→ **Work item**
Across all the records, filter for lines with the word "class" and copy them.

→ **Provided data**
┌────────

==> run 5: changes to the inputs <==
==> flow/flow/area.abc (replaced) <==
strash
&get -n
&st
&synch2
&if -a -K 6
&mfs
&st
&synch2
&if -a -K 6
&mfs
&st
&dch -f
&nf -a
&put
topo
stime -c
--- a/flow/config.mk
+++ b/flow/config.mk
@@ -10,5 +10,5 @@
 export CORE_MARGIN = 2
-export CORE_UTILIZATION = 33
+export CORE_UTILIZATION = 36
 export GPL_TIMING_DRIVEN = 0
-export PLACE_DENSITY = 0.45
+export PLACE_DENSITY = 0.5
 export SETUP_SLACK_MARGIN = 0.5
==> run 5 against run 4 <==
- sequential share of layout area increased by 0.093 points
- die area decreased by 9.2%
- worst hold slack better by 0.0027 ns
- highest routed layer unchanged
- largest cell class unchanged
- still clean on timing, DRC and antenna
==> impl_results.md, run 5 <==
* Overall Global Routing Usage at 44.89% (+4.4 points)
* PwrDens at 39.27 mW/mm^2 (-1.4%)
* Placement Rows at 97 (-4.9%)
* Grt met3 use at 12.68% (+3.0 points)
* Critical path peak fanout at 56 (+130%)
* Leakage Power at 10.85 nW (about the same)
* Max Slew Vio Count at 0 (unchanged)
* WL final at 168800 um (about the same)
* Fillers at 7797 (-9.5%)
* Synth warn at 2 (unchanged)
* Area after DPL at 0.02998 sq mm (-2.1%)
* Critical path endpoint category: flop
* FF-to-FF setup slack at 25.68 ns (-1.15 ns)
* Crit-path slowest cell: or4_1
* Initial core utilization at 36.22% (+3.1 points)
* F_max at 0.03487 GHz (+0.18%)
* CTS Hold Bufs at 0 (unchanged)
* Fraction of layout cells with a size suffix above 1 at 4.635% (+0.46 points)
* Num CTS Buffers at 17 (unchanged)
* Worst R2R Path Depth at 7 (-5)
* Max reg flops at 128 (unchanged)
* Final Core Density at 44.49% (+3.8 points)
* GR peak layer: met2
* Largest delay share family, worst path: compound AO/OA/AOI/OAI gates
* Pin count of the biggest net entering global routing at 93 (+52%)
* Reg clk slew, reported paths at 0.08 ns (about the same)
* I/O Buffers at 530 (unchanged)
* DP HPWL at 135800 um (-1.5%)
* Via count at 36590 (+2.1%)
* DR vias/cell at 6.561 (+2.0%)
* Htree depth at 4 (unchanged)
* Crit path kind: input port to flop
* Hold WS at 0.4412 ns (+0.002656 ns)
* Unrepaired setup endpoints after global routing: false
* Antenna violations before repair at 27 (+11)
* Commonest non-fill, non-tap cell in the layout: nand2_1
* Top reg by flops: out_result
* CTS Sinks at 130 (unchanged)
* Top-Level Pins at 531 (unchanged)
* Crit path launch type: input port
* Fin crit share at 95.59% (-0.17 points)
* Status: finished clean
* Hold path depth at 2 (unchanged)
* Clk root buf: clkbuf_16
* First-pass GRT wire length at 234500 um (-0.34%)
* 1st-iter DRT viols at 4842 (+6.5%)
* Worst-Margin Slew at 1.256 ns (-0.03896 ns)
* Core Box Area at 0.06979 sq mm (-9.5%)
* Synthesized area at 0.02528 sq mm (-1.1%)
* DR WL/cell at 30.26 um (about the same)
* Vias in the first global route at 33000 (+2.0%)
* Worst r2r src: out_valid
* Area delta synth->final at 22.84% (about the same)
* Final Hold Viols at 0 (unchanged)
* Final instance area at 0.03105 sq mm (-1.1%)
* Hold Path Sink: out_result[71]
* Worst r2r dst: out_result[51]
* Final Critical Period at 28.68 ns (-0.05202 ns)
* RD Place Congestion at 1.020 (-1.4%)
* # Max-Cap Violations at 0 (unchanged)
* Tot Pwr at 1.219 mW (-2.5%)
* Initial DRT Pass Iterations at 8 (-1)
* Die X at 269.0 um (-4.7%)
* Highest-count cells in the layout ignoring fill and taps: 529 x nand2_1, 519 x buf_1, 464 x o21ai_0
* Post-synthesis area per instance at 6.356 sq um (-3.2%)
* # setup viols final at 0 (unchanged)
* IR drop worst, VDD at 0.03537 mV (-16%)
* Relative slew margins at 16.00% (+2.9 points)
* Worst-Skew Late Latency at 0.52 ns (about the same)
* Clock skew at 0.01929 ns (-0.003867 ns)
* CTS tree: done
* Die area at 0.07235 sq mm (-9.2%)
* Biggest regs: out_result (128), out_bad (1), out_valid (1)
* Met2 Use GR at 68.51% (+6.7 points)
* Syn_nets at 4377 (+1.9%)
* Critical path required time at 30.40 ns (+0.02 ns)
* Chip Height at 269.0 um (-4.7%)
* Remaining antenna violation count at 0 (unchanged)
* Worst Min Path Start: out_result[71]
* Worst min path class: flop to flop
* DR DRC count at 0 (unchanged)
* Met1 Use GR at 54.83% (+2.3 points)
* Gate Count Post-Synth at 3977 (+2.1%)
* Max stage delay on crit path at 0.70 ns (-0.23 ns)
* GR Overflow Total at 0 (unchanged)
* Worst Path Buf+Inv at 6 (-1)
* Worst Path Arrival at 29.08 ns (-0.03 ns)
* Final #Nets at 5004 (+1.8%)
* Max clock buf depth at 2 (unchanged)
This design comes from an exercise in tuning for small area on the open sky130 flow, not from production work.
Where RTL was checked, it was by simulation tests only, not by an equivalence proof against the original.
Power figures rest on the tool's default switching activity, not on a simulated workload.

==> inputs of harbor <==
==> flow/design.v <==
module almanac (
    input  wire        clk,
    input  wire        rst_n,        
    input  wire        xtal_edge,    
    input  wire        lock,         
    input  wire        bus_wr,
    input  wire        bus_rd,
    input  wire [4:0]  bus_addr,     
    input  wire [31:0] bus_wdata,
    output reg  [31:0] bus_rdata,
    output reg         bus_rvalid,
    output wire [47:0] count_o,
    output wire        wake
);
    reg [47:0] count;
    reg [15:0] shadow;
    reg        shadow_v;         
    reg [15:0] cnt_hi_pend;
    reg [15:0] cnt_commit_hi;    
    reg [31:0] cnt_commit_lo;
    reg        cnt_commit_v;     
    reg        write_pending;
    reg [7:0]  epoch;
    reg        wrapped;
    reg        power_lost;
    reg        locked;
    reg [10:0] trim;             
    reg [10:0] trim_act;         
    reg [19:0] cyc;              
    reg [19:0] acc;              
    reg [1:0]  ctrl_en;
    reg [15:0] al0_hi_pend, al1_hi_pend;
    reg [15:0] al0_stage_hi, al1_stage_hi;
    reg [31:0] al0_stage_lo, al1_stage_lo;
    reg        al0_stage_en, al1_stage_en;
    reg        al0_stage_v, al1_stage_v;    
    reg        al0_pending, al1_pending;
    reg [47:0] al0_value, al1_value;
    reg        al0_value_v, al1_value_v;    
    reg        al0_en, al1_en;
    reg        al0_fired_r, al1_fired_r;
    reg [1:0]  al0_cause_r, al1_cause_r;
    reg        chk;              
    reg        chk_cc;           
    reg        chk_ac0, chk_ac1; 
    reg [31:0] backup [0:15];
    wire wr = bus_wr & ~lock;
    wire rd = bus_rd & ~lock;
    wire wr_count_lo = wr && bus_addr == 5'd0;
    wire wr_count_hi = wr && bus_addr == 5'd1;
    wire wr_trim     = wr && bus_addr == 5'd2;
    wire wr_control  = wr && bus_addr == 5'd3;
    wire wr_al_lo0   = wr && bus_addr == 5'd5;
    wire wr_al_hi0   = wr && bus_addr == 5'd6;
    wire wr_al_lo1   = wr && bus_addr == 5'd7;
    wire wr_al_hi1   = wr && bus_addr == 5'd8;
    wire [31:0] wdata_r = bus_wdata & {32{rst_n}};
    wire [15:0] wdata_z = bus_wdata[15:0] & {16{rst_n & ~lock}};
    wire [15:0] tw = bus_wdata[15:0];
    wire trim_ok = tw[15] ? (tw[14:10] == 5'h1f && tw[9:0] >= 10'd488)
                          : (tw[14:10] == 5'h00 && tw[9:0] <= 10'd536);
    wire        c0      = (cyc == 20'd0);
    wire [10:0] t_eff   = c0 ? trim : trim_act;
    wire        neg     = t_eff[10];
    wire [9:0]  t_x     = t_eff[9:0] ^ {10{neg}};
    wire [20:0] acc_sum = {1'b0, acc} + {11'd0, t_x} + {20'd0, neg};
    wire        marked  = acc_sum[20];
    wire [1:0]  inc = !marked ? 2'd1 : neg ? 2'd0 : 2'd2;
    wire [48:0] count_sum = {1'b0, count} + {47'd0, inc};
    wire        edge_commit = xtal_edge & write_pending;
    wire        al_commit0  = xtal_edge & al0_pending;
    wire        al_commit1  = xtal_edge & al1_pending;
    wire fire0 = chk & al0_en & ~al0_fired_r & (count >= al0_value);
    wire fire1 = chk & al1_en & ~al1_fired_r & (count >= al1_value);
    wire [1:0] ncause0 = chk_ac0 ? 2'b11 : chk_cc ? 2'b10 : 2'b01;
    wire [1:0] ncause1 = chk_ac1 ? 2'b11 : chk_cc ? 2'b10 : 2'b01;
    wire       al0_fired = al0_fired_r | fire0;
    wire       al1_fired = al1_fired_r | fire1;
    wire [1:0] al0_cause = fire0 ? ncause0 : al0_cause_r;
    wire [1:0] al1_cause = fire1 ? ncause1 : al1_cause_r;
    wire [31:0] status = {wrapped, power_lost, write_pending, locked,
                          12'd0, epoch,
                          al1_cause, al0_cause,
                          al1_fired, al0_fired, 2'b00};
    wire s_lo = ~bus_addr[4] & ~bus_addr[3];
    wire s0 = s_lo && bus_addr[2:0] == 3'd0;
    wire s1 = s_lo && bus_addr[2:0] == 3'd1 && shadow_v;
    wire s2 = s_lo && bus_addr[2:0] == 3'd2;
    wire s3 = s_lo && bus_addr[2:0] == 3'd3;
    wire s4 = s_lo && bus_addr[2:0] == 3'd4;
    wire s5 = s_lo && bus_addr[2:0] == 3'd5 && al0_value_v;
    wire s6 = s_lo && bus_addr[2:0] == 3'd6 && al0_value_v;
    wire s7 = s_lo && bus_addr[2:0] == 3'd7 && al1_value_v;
    wire s8 = ~bus_addr[4] & bus_addr[3] & bus_addr[2:0] == 3'd0 && al1_value_v;
    reg [31:0] rd_value;
    integer k;
    always @(*) begin
        rd_value = ({32{s0}} & count[31:0])
                 | ({32{s1}} & {16'd0, shadow})
                 | ({32{s2}} & {{5{trim[10]}}, trim})
                 | ({32{s3}} & {30'd0, ctrl_en})
                 | ({32{s4}} & status)
                 | ({32{s5}} & al0_value[31:0])
                 | ({32{s6}} & {16'd0, al0_value[47:32]})
                 | ({32{s7}} & al1_value[31:0])
                 | ({32{s8}} & {16'd0, al1_value[47:32]});
        for (k = 0; k < 16; k = k + 1)
            rd_value = rd_value | ({32{bus_addr == (5'd16 + k)}} & backup[k]);
    end
    always @(posedge clk) begin
        if (wr_count_lo) begin
            cnt_commit_lo <= bus_wdata;
            cnt_commit_hi <= cnt_hi_pend;
        end
        if (wr_al_lo0) begin
            al0_stage_lo <= bus_wdata;
            al0_stage_hi <= al0_hi_pend;
            al0_stage_en <= ctrl_en[0];
        end
        if (wr_al_lo1) begin
            al1_stage_lo <= bus_wdata;
            al1_stage_hi <= al1_hi_pend;
            al1_stage_en <= ctrl_en[1];
        end
        if (al_commit0) al0_value <= {al0_stage_hi, al0_stage_lo};
        if (al_commit1) al1_value <= {al1_stage_hi, al1_stage_lo};
        if (rd && bus_addr == 5'd0) shadow <= count[47:32];
        if (xtal_edge) trim_act <= t_eff;
        chk_cc  <= write_pending;
        chk_ac0 <= al0_pending;
        chk_ac1 <= al1_pending;
        bus_rdata <= rd_value;
    end
    genvar gk;
    generate
        for (gk = 0; gk < 16; gk = gk + 1) begin : g_bk
            wire we = ~rst_n | (wr & bus_addr == (5'd16 + gk));
            always @(posedge clk)
                if (we) backup[gk] <= wdata_r;
        end
    endgenerate
    always @(posedge clk) begin
        if (~rst_n | (wr_trim & trim_ok)) trim    <= wdata_r[10:0];
        if (~rst_n | wr_control)          ctrl_en <= wdata_r[1:0];
        if (~rst_n | lock | wr_count_hi)
            cnt_hi_pend <= (lock & rst_n & cnt_commit_v) ? cnt_commit_hi : wdata_z;
        if (~rst_n | lock | wr_al_hi0)
            al0_hi_pend <= (lock & rst_n & al0_stage_v) ? al0_stage_hi : wdata_z;
        if (~rst_n | lock | wr_al_hi1)
            al1_hi_pend <= (lock & rst_n & al1_stage_v) ? al1_stage_hi : wdata_z;
        if (~rst_n | xtal_edge)
            count <= {48{rst_n}} & (edge_commit ? {cnt_commit_hi, cnt_commit_lo}
                                                : count_sum[47:0]);
    end
    always @(posedge clk) begin
        if (!rst_n) begin
            shadow_v      <= 1'b0;
            cnt_commit_v  <= 1'b0;
            write_pending <= 1'b0;
            epoch         <= 8'd0;
            wrapped       <= 1'b1;
            power_lost    <= 1'b1;
            locked        <= 1'b1;
            cyc           <= 20'd0;
            acc           <= 20'hfffff;
            al0_stage_v   <= 1'b0;
            al1_stage_v   <= 1'b0;
            al0_pending   <= 1'b0;
            al1_pending   <= 1'b0;
            al0_value_v   <= 1'b0;
            al1_value_v   <= 1'b0;
            al0_en        <= 1'b0;
            al1_en        <= 1'b0;
            al0_fired_r   <= 1'b0;
            al1_fired_r   <= 1'b0;
            al0_cause_r   <= 2'b00;
            al1_cause_r   <= 2'b00;
            chk           <= 1'b0;
            bus_rvalid    <= 1'b0;
        end else begin
            chk <= xtal_edge;
            if (xtal_edge) begin
                cyc <= cyc + 20'd1;
                acc <= acc_sum[19:0];
                if (edge_commit) begin
                    epoch      <= epoch + 8'd1;
                    wrapped    <= 1'b0;
                    power_lost <= 1'b0;
                end else if (count_sum[48]) begin
                    wrapped    <= 1'b1;
                end
            end
            if (al_commit0) begin
                al0_en      <= al0_stage_en;
                al0_value_v <= 1'b1;
            end
            if (al_commit1) begin
                al1_en      <= al1_stage_en;
                al1_value_v <= 1'b1;
            end
            al0_fired_r <= al0_fired & ~al_commit0;
            al1_fired_r <= al1_fired & ~al_commit1;
            al0_cause_r <= al_commit0 ? 2'b00 : al0_cause;
            al1_cause_r <= al_commit1 ? 2'b00 : al1_cause;
            write_pending <= wr_count_lo | (write_pending & ~xtal_edge);
            al0_pending   <= wr_al_lo0   | (al0_pending & ~xtal_edge);
            al1_pending   <= wr_al_lo1   | (al1_pending & ~xtal_edge);
            if (wr_count_lo) cnt_commit_v <= 1'b1;
            if (wr_al_lo0)   al0_stage_v  <= 1'b1;
            if (wr_al_lo1)   al1_stage_v  <= 1'b1;
            if (lock) locked <= 1'b1;
            if (rd && bus_addr == 5'd0) shadow_v <= 1'b1;
            if (rd && bus_addr == 5'd4) locked <= 1'b0;
            bus_rvalid <= rd;
        end
    end
    assign count_o = count;
    assign wake    = al0_fired | al1_fired;
endmodule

└────────

→ **Answer to the problem**
- largest cell class unchanged
* Worst min path class: flop to flop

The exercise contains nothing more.